In English translations, jiao has been variously rendered as "jiao-dragon", "crocodile", "flood dragon", "scaly dragon", or even "kraken".

==Name==
The jiao 蛟 character combines the "insect radical" 虫, to provide general sense of insects, reptiles or dragons, (Note: For example, shen 蜃 or mirage dragon and hong 虹) or rainbow dragon.) etc., and the right radical jiao 交 "cross; mix", etc. which supplies the phonetic element "jiao". The original 交 pictograph represented a person with crossed legs.
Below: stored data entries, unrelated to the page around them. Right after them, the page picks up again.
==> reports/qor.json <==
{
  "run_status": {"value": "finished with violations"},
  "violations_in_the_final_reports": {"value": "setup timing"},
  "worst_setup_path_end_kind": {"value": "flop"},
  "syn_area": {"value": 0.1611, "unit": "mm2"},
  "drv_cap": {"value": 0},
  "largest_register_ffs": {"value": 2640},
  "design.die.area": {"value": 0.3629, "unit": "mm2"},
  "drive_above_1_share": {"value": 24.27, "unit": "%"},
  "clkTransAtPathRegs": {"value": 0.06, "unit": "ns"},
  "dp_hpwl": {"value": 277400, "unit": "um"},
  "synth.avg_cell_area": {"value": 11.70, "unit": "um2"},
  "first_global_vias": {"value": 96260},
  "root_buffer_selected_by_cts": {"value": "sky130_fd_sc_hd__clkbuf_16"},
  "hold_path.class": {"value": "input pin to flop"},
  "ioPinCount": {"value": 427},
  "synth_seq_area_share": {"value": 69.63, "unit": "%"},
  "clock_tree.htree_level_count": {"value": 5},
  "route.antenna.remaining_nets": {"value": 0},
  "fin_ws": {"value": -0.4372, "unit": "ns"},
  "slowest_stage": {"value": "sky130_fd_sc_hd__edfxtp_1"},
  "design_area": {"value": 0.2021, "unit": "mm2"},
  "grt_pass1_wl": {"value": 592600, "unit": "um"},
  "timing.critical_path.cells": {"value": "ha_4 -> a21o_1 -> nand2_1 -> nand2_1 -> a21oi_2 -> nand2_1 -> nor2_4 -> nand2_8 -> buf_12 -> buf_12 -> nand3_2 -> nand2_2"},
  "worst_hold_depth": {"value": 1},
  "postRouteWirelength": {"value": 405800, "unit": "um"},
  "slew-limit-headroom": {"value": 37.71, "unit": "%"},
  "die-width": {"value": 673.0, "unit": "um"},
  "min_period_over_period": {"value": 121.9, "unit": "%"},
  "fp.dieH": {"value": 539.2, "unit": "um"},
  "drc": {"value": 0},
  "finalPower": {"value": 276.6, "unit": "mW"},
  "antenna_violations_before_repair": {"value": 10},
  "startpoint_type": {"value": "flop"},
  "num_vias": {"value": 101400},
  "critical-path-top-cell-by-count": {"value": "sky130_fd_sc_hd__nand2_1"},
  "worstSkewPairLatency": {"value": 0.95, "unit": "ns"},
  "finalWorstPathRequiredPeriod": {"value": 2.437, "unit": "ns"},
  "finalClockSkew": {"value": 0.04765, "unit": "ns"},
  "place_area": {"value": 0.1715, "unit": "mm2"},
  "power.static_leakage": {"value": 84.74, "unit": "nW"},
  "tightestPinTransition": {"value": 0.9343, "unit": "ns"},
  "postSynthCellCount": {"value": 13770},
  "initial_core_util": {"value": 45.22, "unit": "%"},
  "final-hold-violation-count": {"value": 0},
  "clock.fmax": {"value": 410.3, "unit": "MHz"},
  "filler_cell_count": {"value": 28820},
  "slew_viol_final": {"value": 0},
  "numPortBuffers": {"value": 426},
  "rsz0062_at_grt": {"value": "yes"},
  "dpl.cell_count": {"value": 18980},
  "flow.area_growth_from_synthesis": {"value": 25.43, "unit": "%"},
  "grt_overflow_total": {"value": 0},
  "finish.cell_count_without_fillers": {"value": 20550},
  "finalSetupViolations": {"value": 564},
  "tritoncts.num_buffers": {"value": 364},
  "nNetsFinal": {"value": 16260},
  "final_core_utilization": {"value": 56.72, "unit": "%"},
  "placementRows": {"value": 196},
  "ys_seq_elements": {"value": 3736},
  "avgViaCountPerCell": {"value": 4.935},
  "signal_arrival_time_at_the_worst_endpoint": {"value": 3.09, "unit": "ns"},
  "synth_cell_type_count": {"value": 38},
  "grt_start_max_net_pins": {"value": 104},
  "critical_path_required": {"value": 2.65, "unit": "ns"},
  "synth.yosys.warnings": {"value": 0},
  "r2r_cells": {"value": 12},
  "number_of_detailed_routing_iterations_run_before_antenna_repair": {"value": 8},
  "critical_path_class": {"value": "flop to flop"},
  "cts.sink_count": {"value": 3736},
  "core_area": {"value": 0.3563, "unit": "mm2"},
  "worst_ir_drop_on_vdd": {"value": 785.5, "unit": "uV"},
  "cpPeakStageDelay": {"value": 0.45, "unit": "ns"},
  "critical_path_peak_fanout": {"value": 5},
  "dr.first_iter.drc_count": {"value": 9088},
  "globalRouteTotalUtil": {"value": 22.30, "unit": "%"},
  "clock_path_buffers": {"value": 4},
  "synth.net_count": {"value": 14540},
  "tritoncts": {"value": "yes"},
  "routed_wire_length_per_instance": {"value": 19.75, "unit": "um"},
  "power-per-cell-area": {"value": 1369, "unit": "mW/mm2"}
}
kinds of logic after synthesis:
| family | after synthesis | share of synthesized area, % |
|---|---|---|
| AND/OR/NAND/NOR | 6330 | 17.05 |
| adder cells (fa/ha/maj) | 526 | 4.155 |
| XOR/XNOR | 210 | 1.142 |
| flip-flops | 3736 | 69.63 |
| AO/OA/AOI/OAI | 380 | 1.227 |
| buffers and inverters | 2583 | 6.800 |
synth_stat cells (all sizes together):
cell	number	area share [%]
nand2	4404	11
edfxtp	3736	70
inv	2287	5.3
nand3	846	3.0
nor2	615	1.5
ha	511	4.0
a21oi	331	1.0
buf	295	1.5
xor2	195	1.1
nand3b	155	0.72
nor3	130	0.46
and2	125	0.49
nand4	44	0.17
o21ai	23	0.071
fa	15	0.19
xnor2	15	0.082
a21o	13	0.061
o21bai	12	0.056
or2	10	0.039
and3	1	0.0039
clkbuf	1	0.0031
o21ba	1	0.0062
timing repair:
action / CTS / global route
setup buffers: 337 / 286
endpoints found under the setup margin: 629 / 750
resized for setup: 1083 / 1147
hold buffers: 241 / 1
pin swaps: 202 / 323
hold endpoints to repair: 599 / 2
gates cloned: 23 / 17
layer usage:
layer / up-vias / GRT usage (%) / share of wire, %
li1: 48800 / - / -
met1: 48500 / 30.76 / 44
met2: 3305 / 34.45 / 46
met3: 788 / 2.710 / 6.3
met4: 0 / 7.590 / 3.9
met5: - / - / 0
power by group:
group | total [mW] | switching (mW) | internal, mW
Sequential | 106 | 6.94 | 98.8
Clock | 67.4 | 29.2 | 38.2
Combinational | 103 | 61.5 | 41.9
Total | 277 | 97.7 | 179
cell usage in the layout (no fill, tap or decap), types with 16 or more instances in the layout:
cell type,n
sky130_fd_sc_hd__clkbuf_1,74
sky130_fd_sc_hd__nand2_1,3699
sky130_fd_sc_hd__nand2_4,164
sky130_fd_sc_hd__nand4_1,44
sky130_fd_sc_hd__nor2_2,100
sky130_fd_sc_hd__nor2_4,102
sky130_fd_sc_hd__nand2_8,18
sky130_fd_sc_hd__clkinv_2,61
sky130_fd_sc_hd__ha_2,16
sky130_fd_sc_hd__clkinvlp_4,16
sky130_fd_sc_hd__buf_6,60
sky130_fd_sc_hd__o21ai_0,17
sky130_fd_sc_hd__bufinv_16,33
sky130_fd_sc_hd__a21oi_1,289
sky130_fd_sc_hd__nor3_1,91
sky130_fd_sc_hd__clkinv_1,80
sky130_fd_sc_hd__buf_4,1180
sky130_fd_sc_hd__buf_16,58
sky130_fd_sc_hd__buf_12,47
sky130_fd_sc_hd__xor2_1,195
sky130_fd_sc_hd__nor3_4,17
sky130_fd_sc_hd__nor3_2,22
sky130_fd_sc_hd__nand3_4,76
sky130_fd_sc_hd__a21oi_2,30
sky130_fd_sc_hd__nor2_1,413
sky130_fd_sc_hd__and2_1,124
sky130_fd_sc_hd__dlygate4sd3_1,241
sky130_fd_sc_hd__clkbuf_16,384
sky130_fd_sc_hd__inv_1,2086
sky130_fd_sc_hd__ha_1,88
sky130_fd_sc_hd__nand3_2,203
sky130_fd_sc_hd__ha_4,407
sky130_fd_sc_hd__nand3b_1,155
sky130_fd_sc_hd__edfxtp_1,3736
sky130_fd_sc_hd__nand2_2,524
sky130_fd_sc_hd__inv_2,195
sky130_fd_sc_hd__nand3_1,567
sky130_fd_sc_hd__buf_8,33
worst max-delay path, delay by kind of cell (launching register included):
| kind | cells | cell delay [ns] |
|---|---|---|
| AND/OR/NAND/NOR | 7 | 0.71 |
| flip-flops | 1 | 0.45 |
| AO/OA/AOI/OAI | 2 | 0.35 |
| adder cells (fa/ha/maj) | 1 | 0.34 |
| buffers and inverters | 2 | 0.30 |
The Japanese equivalent term is kōryō or kōryū (蛟竜). (Note: But the single kanji character 蛟 can also be read Japanese-style (kun'yomi) as "mizuchi" which denotes a Japanese river dragon) The Vietnamese equivalent is giao long, considered synonymous to Vietnamese Thuồng luồng.

=== Synonyms ===
The Piya dictionary (11th century) claims that its common name was maban (馬絆).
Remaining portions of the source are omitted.